ケータイの待ち受けにしていたこともあるし、今まで手に入れたレコード&CDのジャケットの中で一番好きかも!
たしかに「ポップ性」は足らないかもしれませんが、でもこれぞまさにネオサイケの結晶。
そういえば最近とんと聴かない言葉ですな、ネオサイケ(笑)。

投稿: コハゲ | 2010年1月28日 (木) 23時04分

コハゲさん、
以前、アニキが記事にしてたのを見て、いずれは俺も書きたいと思ってました(^^)。新しいアルバムが出たというのを知ったので、記事にしようかと。
このレコードを持ってたら、部屋に飾るかもしれないですね~。俺は今、『ロンドン・コーリング』のポスターを部屋の壁に貼ってますが、このポスターがあれば横に並べて貼りたいところです。

「ネオ・サイケ」っていうのは当時新しく出てきたサイケデリック・バンドの事でしょうか。少し前の「ニュー・レイヴ」的な。今はサイケっぽいバンドってけっこう多いですよね(^^)。

投稿: william | 2010年1月29日 (金) 23時07分

なぜだか僕は「ネオサイケ」という言葉が大好きです(笑)。
恐らく好きな80年代のバンドや、先輩達のやっていたバンドが結構ネオサイケ系が多かったからだと思いますが…。

1stの幽玄な雰囲気も良いですが、このジャケットも素晴らしいですよね!
というかバニーズのジャケはいつも美しいです!

投稿: 古巣 鳴人 | 2010年1月30日 (土) 23時06分

こんばんは、皆さんお揃いですね~(笑)

僕は1st「クロコダイル」は持っていてこれは鋭角なギターで好きでした。
問題の「ヘヴン・アップ・ヒアー」は完成度高そうですね。 しっかり聴いたことないのでまたトライしてみます!

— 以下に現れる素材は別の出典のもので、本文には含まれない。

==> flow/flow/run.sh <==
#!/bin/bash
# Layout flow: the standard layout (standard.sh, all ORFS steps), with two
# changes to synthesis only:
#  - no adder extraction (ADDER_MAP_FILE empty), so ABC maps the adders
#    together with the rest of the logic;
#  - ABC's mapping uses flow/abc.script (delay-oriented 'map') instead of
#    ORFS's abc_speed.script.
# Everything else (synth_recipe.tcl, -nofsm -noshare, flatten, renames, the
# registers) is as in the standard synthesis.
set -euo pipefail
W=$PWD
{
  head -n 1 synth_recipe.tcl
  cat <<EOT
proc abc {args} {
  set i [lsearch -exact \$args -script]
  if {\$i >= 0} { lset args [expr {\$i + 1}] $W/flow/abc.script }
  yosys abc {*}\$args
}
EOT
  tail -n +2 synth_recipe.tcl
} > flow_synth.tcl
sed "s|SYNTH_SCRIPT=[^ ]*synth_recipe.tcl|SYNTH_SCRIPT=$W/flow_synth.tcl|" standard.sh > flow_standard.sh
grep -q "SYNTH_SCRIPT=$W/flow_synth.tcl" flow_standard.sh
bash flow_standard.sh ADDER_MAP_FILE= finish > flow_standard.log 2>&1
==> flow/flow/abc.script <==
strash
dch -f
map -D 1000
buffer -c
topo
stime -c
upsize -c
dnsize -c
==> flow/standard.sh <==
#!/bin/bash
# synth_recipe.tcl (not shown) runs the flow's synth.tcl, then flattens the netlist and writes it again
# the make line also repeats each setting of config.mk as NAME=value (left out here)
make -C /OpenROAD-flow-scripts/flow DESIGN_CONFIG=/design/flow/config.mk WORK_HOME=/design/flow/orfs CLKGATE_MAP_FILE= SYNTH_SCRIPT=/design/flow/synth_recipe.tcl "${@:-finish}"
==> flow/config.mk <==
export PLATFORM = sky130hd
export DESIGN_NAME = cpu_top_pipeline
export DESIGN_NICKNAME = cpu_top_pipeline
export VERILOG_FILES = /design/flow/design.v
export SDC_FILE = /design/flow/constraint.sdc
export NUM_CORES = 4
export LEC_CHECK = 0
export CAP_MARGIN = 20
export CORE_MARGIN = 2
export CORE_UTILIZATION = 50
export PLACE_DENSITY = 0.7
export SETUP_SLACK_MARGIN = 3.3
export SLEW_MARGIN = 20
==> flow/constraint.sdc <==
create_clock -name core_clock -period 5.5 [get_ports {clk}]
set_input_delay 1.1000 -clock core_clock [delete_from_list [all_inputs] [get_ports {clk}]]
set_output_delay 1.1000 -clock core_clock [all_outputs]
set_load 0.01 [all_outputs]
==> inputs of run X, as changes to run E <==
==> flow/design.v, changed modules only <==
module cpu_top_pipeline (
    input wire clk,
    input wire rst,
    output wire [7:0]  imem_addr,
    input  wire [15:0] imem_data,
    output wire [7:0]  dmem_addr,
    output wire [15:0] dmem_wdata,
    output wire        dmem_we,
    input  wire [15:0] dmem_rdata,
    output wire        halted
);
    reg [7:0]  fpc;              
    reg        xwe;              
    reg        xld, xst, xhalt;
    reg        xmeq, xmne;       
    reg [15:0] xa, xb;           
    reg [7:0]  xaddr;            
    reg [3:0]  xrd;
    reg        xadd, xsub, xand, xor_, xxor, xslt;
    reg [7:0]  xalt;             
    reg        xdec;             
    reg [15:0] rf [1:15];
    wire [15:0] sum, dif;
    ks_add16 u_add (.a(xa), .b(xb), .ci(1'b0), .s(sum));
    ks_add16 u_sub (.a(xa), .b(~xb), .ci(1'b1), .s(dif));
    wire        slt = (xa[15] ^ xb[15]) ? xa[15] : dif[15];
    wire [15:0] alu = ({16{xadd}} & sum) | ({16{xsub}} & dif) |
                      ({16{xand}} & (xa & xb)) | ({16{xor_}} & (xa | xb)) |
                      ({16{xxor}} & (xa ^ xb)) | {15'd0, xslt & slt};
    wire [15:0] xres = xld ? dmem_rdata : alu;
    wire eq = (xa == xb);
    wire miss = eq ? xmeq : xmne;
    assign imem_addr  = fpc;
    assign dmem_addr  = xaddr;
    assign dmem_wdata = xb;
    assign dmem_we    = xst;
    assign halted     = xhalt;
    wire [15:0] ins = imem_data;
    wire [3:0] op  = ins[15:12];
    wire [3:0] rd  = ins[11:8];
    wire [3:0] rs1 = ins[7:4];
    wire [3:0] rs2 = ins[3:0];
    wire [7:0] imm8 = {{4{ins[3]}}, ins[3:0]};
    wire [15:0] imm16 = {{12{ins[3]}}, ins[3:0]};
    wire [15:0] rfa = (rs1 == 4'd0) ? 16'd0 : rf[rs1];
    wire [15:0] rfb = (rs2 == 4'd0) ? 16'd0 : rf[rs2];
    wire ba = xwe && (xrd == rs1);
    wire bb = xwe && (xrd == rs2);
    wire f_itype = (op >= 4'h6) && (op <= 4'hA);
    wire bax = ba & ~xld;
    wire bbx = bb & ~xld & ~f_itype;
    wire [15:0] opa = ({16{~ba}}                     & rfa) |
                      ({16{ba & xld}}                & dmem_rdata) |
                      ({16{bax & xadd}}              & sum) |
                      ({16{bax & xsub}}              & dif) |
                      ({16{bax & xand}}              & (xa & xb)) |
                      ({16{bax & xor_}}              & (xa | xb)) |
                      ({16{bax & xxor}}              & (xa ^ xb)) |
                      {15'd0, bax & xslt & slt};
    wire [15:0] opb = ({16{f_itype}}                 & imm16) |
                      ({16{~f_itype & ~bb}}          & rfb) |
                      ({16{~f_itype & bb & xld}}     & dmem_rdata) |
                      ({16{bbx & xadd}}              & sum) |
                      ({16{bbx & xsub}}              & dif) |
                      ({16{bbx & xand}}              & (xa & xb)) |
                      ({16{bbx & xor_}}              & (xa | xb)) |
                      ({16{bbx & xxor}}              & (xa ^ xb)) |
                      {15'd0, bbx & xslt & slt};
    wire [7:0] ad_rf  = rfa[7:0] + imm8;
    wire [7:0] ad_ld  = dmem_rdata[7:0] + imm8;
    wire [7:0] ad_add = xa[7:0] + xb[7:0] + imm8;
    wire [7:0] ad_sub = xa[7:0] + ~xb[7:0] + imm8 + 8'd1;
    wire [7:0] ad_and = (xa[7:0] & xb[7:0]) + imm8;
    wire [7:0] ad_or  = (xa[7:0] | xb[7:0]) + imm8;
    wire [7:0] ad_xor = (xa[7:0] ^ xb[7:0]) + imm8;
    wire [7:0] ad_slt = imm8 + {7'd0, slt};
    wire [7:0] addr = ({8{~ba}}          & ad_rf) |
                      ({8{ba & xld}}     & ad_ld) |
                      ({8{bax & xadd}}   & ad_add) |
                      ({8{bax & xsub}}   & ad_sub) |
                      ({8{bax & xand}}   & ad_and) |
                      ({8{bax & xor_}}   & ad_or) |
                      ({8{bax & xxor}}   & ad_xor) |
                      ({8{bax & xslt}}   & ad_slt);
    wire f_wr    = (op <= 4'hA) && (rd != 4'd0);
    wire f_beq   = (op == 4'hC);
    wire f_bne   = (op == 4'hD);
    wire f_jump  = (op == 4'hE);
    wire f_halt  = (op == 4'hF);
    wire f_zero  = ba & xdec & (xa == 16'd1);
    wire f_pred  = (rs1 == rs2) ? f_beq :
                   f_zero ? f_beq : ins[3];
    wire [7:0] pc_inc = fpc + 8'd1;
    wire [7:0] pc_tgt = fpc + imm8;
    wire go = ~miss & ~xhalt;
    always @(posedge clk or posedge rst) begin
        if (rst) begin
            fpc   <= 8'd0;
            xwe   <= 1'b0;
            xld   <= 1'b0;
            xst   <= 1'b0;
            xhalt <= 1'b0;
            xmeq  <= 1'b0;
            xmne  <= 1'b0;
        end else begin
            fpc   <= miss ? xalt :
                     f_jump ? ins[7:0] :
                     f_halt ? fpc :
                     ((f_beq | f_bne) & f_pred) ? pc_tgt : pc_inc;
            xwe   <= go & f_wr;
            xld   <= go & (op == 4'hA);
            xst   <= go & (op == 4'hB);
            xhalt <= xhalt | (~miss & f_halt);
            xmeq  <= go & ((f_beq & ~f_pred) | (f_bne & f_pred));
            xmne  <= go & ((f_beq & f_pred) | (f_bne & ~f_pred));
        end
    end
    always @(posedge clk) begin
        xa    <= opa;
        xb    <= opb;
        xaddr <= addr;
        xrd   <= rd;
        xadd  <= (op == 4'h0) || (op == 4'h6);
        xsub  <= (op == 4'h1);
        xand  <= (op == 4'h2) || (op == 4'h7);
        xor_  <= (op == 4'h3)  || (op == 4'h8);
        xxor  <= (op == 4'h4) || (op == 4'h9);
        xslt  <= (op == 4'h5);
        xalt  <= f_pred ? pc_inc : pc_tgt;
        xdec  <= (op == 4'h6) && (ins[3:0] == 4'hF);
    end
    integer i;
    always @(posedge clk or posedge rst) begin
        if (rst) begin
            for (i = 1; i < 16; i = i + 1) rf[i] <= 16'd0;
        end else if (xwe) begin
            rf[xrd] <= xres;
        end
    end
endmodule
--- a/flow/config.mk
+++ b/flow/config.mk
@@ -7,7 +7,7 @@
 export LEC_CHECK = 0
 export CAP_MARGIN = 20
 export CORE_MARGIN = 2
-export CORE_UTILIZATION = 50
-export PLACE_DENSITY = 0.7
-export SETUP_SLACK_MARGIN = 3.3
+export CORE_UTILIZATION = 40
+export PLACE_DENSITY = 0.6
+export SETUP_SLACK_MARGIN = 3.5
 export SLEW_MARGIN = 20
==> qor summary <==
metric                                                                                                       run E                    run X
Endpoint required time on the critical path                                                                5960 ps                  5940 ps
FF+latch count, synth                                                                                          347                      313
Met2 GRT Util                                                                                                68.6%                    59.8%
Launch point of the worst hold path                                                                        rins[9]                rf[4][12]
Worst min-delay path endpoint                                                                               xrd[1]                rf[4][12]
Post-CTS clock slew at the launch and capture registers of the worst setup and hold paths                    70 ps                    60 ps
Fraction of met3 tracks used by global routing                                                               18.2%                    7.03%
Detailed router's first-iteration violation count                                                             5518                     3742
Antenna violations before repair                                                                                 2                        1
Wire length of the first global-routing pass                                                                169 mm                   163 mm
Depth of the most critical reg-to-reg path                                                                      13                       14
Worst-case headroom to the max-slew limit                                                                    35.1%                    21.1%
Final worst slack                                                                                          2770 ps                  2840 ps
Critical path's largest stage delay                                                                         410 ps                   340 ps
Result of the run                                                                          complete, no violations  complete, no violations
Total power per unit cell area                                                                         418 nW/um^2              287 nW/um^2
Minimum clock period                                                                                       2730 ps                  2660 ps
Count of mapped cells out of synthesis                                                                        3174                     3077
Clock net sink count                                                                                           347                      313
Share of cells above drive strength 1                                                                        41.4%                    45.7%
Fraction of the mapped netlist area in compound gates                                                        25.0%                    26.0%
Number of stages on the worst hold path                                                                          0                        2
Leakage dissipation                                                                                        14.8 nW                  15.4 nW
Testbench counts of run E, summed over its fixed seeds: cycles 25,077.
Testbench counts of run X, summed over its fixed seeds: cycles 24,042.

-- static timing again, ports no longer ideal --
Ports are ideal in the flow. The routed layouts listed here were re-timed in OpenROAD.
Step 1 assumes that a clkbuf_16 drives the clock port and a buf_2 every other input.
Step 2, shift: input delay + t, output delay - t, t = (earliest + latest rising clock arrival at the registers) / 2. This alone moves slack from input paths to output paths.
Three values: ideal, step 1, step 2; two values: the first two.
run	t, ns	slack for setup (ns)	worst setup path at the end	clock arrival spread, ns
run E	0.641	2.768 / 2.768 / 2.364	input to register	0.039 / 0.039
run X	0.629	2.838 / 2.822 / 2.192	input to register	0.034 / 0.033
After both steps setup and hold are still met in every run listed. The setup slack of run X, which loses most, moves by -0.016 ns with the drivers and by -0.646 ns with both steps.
From an optimization exercise on the open Yosys and OpenROAD flow, aimed at small area, a short achievable clock period and few clock cycles; shortcuts taken in it are not production practice.
RTL that was checked went through simulation tests only; none was proved equivalent to the original.
For runs 2 and 4 to 7, only the layout was checked, not whether the RTL still works.

==> flow/design.v, too long to show whole: its modules and the start of the top module <==
// module convolution: 2507 lines
// module conv_fa: 4 lines
// module conv_ha: 4 lines
// module L1: 43 lines
// module CONV: 157 lines
module  CONV(
	input		  clk,
	input		  reset,
	output		  busy,
	input		  ready,
	output [11:0] iaddr,
	input  [19:0] idata,
	output	 	  cwr,
	output [11:0] caddr_wr,
	output [19:0] cdata_wr,
	output	 	  crd,
	output [11:0] caddr_rd,
	input  [19:0] cdata_rd,
	output [ 2:0] csel
	);
  // ...
==> flow/flow/run.sh <==
#!/bin/bash
# The standard layout (standard.sh), with two changes to how it is made; the
# constraints are unchanged:
#  - repair_timing aims for 8.4 ns of setup slack at the design's clock period;
#  - the port buffers that buffer_ports inserts on every input and output are buf_1 cells (repair_timing may upsize them).
# Each tool's output is in orfs/logs/; make's own output is in make.log.
set -euo pipefail
bash standard.sh SETUP_SLACK_MARGIN=8.4 "BUFFER_PORTS_ARGS=-buffer_cell sky130_fd_sc_hd__buf_1" finish > make.log 2>&1
==> flow/standard.sh <==
#!/bin/bash
# synth_recipe.tcl (not shown) runs the flow's synth.tcl, then flattens the netlist and writes it again
# the make line also repeats each setting of config.mk as NAME=value (left out here)
make -C /OpenROAD-flow-scripts/flow DESIGN_CONFIG=/design/flow/config.mk WORK_HOME=/design/flow/orfs CLKGATE_MAP_FILE= SYNTH_SCRIPT=/design/flow/synth_recipe.tcl "${@:-finish}"
==> flow/config.mk <==
export PLATFORM = sky130hd
export DESIGN_NAME = CONV
export DESIGN_NICKNAME = CONV
export VERILOG_FILES = /design/flow/design.v
export SDC_FILE = /design/flow/constraint.sdc
export NUM_CORES = 4
export LEC_CHECK = 0
export CAP_MARGIN = 20
export CORE_MARGIN = 2
export CORE_UTILIZATION = 80
export CTS_BUF_LIST = sky130_fd_sc_hd__clkbuf_16
export CTS_CLUSTER_DIAMETER = 80
export CTS_CLUSTER_SIZE = 30
export PLACE_DENSITY = 0.85
export SLEW_MARGIN = 20
export SYNTH_HIERARCHICAL = 1
export SYNTH_MINIMUM_KEEP_SIZE = 0
==> flow/constraint.sdc <==
create_clock -name core_clock -period 12.0 [get_ports {clk}]
set_input_delay 2.4000 -clock core_clock [delete_from_list [all_inputs] [get_ports {clk}]]
set_output_delay 2.4000 -clock core_clock [all_outputs]
set_load 0.01 [all_outputs]
Background: an optimization exercise with open tools, aiming at small area. Do not read the settings as production practice.
Only simulation tests tie the RTL to the original design; equivalence was not proved.
Power figures rest on the tool's default switching activity, not on a simulated workload.

== run A ==
Design neuron_layer, start of the top module:
module neuron_layer
#(
	parameter SIZE = 32
)
(
	input [SIZE-1:0] in,
	input [7:0] set_weight,
	input [4:0] set_addr,
	input [5:0] set_unit,
	input swr, clk,
	output out
);
	reg [7:0] in_n;           
	reg [31:0] h_n;           
	reg [3:0] od;             
	always @ (posedge clk) in_n <= ~in[7:0];
	wire [7:0] wd_n = ~set_weight;
	wire [7:0] asel_n;
	wire [31:0] usel_n;
	wire hsel = swr & ~set_unit[5];
	genvar i;
	generate
		for (i = 0; i < 8; i = i + 1) begin : addr_dec
			assign asel_n[i] = ~(set_addr[2:0] == i);
		end
		for (i = 0; i < 32; i = i + 1) begin : unit_dec
			assign usel_n[i] = ~(hsel & (set_unit[4:0] == i));
		end
	endgenerate
	wire [31:0] h;
	generate
		for (i = 0; i < 32; i = i + 1) begin : layer_generation
			neuron neuron_inst (
				.clk (clk),
				.in_n (in_n),
				.wd_n (wd_n),
				.asel_n (asel_n),
				.usel_n (usel_n[i]),
				.h (h[i])
			);
		end
	endgenerate
	always @ (posedge clk) h_n <= ~h;
	wire o;
	r_neuron r_neuron_inst (
		.clk (clk),
		.in_n (h_n),
		.wd_n (wd_n),
		.set_addr (set_addr),
		.sel (swr & set_unit[5]),
		.h (o)
	);
	always @ (posedge clk) od <= {od[2:0], o};
	assign out = od[3];
endmodule
For scale: ~7600 cells after synthesis, about 54 I/O pins, ~120000 sq um of cells after synthesis.
==> flow/config.mk <==
export PLATFORM = sky130hd
export DESIGN_NAME = neuron_layer
export DESIGN_NICKNAME = neuron_layer
export VERILOG_FILES = /design/flow/design.v
export SDC_FILE = /design/flow/constraint.sdc
export NUM_CORES = 4
export LEC_CHECK = 0
export CAP_MARGIN = 20
export CORE_MARGIN = 2
export CORE_UTILIZATION = 45
export PLACE_DENSITY = 0.6
export SLEW_MARGIN = 20
export SYNTH_HIERARCHICAL = 1
==> flow/constraint.sdc <==
create_clock -name core_clock -period 7.0 [get_ports {clk}]
set_input_delay 1.4000 -clock core_clock [delete_from_list [all_inputs] [get_ports {clk}]]
set_output_delay 1.4000 -clock core_clock [all_outputs]
set_load 0.01 [all_outputs]
run.sh (not shown) runs the stock make flow with config.mk's settings and CLKGATE_MAP_FILE= SYNTH_SCRIPT=/design/flow/synth_recipe.tcl, a recipe that flattens the netlist after the stock synthesis.
Here is what was changed in the inputs of run B compared with run A.
# run A
export LEC_CHECK = 0
export CAP_MARGIN = 20
export CORE_MARGIN = 2
export CORE_UTILIZATION = 45
export PLACE_DENSITY = 0.6
export SLEW_MARGIN = 20
export SYNTH_HIERARCHICAL = 1
create_clock -name core_clock -period 7.0 [get_ports {clk}]
# run B
export LEC_CHECK = 0
export CAP_MARGIN = 20
export CORE_MARGIN = 2
export CORE_UTILIZATION = 65
export CTS_BUF_LIST = sky130_fd_sc_hd__clkbuf_8
export CTS_CLUSTER_DIAMETER = 60
export CTS_CLUSTER_SIZE = 16
export PLACE_DENSITY = 0.75
export SLEW_MARGIN = 20
export SYNTH_HIERARCHICAL = 1
create_clock -name core_clock -period 7.0 [get_ports {clk}]
Results
Run B improves on run A in total power.
Compared with run A, power in the clock group in run B decreased by more than a quarter.
When the final numbers for run B and run A were put side by side, the clock period minus worst slack turned out to be greater in run B.
Compared to run A, the router laid down less metal wire for run B.
Run B against run A: effective utilization at floorplan went up 20 points, cell-internal power went down 15%, actual slew at the worst max-slew pin went down 0.046 ns, fraction of power consumed by sequential logic went up 4.3 points.
Run A → run B: share of total power in combinational logic increased 5.2 points, area added between synthesis and finish fell by 4.9 points.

この時期のネオサイケとか英国特有なダークな質感は大好きです!

投稿: 車輪 | 2010年1月31日 (日) 01時59分

古巣さん、
コメント遅くなってすみません・・・。
基本的にパソコンするのは、2人の子供が寝てからなんですが、12時過ぎてもなかなか寝てくれなかったり、子供が寝ても眠さに耐えられなかったりと(笑)。
「ネオ・サイケ」って言葉、なんかかっこいい感じがしますよね、だから俺も文中で使いたかったんです(笑)。
バニーズの「自然の驚異」ジャケシリーズ!
1stは、これぞ「ネオ・サイケ」っていう感じですよね~。

投稿: william | 2010年2月 2日 (火) 00時02分

車輪さん、
コメントありがとうございます。
おかげでブログに活気が出て、嬉しいかぎりです(^^)。
「クロコダイル」の直線的な曲調に対し(ウィルのカッティング・ギターはかっこいいですよね)、「ヘヴン・アップ・ヒアー」はもう少し奥行きのある曲調と、どのアルバムが好きかというのは、これはもうその人の好みです。ちまたでは、サードが最高傑作という声も多いみたいです。
この時期のダーク路線というと、古巣さんの好物ですよ(^^)。